Collected data entries
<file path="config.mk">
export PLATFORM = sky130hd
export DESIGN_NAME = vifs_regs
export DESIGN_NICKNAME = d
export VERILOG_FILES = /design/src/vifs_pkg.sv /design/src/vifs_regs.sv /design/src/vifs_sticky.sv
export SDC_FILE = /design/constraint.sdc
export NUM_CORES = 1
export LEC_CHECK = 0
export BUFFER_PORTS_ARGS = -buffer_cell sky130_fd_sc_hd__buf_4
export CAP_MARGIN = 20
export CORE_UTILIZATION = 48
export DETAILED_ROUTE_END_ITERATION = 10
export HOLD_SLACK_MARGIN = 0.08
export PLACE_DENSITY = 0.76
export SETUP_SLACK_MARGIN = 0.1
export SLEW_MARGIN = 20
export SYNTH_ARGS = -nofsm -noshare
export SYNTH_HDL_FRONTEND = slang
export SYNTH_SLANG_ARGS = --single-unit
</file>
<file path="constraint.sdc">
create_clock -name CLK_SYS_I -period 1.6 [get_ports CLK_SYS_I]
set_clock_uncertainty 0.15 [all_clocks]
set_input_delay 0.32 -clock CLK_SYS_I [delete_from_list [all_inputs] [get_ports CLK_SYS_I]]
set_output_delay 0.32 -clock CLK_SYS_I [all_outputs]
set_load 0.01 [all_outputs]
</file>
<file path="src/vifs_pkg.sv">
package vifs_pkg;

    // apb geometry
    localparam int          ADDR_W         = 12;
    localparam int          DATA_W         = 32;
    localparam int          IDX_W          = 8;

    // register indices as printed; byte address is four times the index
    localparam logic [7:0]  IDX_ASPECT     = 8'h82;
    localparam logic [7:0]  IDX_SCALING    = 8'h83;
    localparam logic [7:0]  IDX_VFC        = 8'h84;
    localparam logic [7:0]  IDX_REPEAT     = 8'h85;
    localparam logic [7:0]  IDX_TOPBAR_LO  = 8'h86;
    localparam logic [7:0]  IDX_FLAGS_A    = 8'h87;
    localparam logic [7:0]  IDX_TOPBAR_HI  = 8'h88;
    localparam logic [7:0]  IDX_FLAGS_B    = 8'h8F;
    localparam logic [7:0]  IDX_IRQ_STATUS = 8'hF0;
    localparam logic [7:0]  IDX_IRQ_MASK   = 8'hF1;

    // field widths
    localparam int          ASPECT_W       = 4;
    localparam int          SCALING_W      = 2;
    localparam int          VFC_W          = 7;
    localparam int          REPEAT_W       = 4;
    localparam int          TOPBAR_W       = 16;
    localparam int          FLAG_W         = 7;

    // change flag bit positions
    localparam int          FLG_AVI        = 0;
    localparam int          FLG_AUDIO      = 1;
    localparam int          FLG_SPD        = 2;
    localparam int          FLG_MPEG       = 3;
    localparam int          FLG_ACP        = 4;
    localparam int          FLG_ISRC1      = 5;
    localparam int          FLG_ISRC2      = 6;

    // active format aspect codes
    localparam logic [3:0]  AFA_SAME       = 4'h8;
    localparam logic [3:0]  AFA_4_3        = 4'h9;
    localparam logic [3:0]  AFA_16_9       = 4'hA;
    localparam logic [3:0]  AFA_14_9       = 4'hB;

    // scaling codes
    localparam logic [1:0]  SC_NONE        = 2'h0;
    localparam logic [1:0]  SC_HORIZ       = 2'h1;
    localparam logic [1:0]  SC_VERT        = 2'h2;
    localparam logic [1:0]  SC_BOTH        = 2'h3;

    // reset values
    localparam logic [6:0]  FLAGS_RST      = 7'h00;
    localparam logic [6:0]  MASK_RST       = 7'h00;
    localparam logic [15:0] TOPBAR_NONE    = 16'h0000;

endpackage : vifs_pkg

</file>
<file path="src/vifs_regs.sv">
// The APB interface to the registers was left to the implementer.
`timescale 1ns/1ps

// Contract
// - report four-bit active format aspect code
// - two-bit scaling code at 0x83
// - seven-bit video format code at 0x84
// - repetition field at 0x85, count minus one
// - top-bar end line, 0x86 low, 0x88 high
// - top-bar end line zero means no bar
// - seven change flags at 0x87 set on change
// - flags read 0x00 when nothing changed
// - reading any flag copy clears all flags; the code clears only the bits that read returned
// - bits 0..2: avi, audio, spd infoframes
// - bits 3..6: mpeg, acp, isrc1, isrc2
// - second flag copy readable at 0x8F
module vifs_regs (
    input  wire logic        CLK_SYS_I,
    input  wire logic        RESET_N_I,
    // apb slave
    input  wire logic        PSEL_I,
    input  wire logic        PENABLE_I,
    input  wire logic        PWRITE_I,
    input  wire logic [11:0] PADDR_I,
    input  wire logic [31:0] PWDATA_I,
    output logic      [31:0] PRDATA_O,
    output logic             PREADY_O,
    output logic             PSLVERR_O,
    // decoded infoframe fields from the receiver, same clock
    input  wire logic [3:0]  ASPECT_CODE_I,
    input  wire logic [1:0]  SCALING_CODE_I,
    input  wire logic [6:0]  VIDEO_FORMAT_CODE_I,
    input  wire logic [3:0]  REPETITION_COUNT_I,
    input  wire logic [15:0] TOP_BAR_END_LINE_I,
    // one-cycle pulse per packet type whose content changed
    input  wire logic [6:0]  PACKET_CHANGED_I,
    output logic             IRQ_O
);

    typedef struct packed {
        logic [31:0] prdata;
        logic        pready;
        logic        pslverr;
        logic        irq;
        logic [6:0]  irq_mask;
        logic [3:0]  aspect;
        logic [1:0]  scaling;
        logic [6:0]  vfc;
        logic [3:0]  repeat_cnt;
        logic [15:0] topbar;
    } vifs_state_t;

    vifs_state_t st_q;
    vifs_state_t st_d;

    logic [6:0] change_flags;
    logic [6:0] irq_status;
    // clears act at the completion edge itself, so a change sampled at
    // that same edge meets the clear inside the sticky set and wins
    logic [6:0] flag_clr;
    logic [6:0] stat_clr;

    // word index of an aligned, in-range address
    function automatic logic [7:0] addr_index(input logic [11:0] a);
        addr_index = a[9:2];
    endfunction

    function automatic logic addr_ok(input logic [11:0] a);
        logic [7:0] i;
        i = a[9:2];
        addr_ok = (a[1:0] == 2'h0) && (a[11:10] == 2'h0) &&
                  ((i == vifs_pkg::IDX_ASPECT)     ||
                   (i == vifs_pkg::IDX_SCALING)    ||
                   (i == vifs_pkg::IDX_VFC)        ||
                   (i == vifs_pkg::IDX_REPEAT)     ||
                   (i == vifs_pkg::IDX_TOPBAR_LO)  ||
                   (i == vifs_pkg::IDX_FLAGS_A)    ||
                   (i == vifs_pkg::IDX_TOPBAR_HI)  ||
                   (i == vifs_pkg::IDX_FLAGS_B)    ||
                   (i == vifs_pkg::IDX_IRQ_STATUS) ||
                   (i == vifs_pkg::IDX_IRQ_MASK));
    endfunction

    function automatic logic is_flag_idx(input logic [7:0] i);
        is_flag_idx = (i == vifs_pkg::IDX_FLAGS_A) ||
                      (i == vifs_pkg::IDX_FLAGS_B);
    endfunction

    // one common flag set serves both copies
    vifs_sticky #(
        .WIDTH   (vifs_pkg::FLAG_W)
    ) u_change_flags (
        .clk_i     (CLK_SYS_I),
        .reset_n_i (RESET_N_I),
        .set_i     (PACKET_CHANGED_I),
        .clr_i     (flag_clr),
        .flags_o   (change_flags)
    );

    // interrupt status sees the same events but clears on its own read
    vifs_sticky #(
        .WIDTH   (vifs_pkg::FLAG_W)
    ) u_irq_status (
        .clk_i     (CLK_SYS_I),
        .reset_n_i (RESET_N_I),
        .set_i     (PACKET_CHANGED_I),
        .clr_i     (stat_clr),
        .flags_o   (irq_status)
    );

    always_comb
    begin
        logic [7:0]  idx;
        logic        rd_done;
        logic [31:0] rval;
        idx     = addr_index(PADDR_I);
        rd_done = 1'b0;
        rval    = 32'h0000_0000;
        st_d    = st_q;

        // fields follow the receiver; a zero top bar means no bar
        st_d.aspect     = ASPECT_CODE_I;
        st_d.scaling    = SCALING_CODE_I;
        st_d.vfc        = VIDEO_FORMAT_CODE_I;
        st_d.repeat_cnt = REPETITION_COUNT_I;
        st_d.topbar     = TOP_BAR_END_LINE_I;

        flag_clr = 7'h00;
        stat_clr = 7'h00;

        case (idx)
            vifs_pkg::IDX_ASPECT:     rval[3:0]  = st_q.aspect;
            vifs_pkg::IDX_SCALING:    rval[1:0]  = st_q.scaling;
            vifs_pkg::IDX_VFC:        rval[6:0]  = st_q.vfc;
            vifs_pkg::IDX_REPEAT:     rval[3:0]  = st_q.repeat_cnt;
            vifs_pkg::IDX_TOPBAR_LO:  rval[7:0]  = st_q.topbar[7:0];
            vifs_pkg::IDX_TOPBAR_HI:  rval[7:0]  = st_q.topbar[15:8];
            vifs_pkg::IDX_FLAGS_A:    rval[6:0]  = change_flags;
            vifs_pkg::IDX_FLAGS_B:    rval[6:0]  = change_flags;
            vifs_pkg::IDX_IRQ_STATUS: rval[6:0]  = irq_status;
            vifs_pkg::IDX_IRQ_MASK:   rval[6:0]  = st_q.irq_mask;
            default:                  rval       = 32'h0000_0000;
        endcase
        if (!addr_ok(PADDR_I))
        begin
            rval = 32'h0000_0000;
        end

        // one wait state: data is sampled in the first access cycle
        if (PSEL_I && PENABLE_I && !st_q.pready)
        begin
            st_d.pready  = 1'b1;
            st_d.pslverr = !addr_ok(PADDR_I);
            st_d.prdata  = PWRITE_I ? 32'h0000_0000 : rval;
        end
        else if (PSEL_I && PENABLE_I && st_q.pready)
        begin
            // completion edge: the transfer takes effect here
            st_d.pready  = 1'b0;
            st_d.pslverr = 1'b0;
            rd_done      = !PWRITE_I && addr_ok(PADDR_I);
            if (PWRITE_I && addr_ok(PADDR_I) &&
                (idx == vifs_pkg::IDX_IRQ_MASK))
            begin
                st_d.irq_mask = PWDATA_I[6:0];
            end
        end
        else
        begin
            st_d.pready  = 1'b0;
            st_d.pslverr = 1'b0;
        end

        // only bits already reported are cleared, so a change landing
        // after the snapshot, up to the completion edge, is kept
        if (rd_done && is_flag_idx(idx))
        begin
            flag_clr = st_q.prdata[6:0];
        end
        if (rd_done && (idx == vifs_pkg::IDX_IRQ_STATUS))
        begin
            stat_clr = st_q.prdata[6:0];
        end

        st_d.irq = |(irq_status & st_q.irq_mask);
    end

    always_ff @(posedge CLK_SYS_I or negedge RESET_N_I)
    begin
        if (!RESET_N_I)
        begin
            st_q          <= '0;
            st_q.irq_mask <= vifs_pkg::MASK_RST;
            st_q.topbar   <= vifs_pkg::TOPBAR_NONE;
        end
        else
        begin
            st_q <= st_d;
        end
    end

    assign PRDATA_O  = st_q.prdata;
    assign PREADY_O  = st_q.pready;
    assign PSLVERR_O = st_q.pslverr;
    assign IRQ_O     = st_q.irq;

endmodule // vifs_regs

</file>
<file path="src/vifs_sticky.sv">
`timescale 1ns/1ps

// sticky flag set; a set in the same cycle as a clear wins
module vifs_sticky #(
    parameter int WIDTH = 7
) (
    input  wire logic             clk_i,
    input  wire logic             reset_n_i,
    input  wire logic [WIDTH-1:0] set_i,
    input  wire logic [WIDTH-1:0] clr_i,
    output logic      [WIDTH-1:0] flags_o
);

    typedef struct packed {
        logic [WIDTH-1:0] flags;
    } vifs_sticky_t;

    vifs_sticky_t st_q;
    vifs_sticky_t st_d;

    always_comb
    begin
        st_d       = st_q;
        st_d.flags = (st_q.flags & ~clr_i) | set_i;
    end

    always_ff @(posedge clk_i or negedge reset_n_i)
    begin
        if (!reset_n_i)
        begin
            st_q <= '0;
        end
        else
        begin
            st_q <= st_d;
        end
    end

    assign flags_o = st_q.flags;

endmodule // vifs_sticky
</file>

> [Exercise instructions]:
From the records given above, copy all lines containing "seven".

> [Solution to this task]:
// - seven-bit video format code at 0x84
// - seven change flags at 0x87 set on change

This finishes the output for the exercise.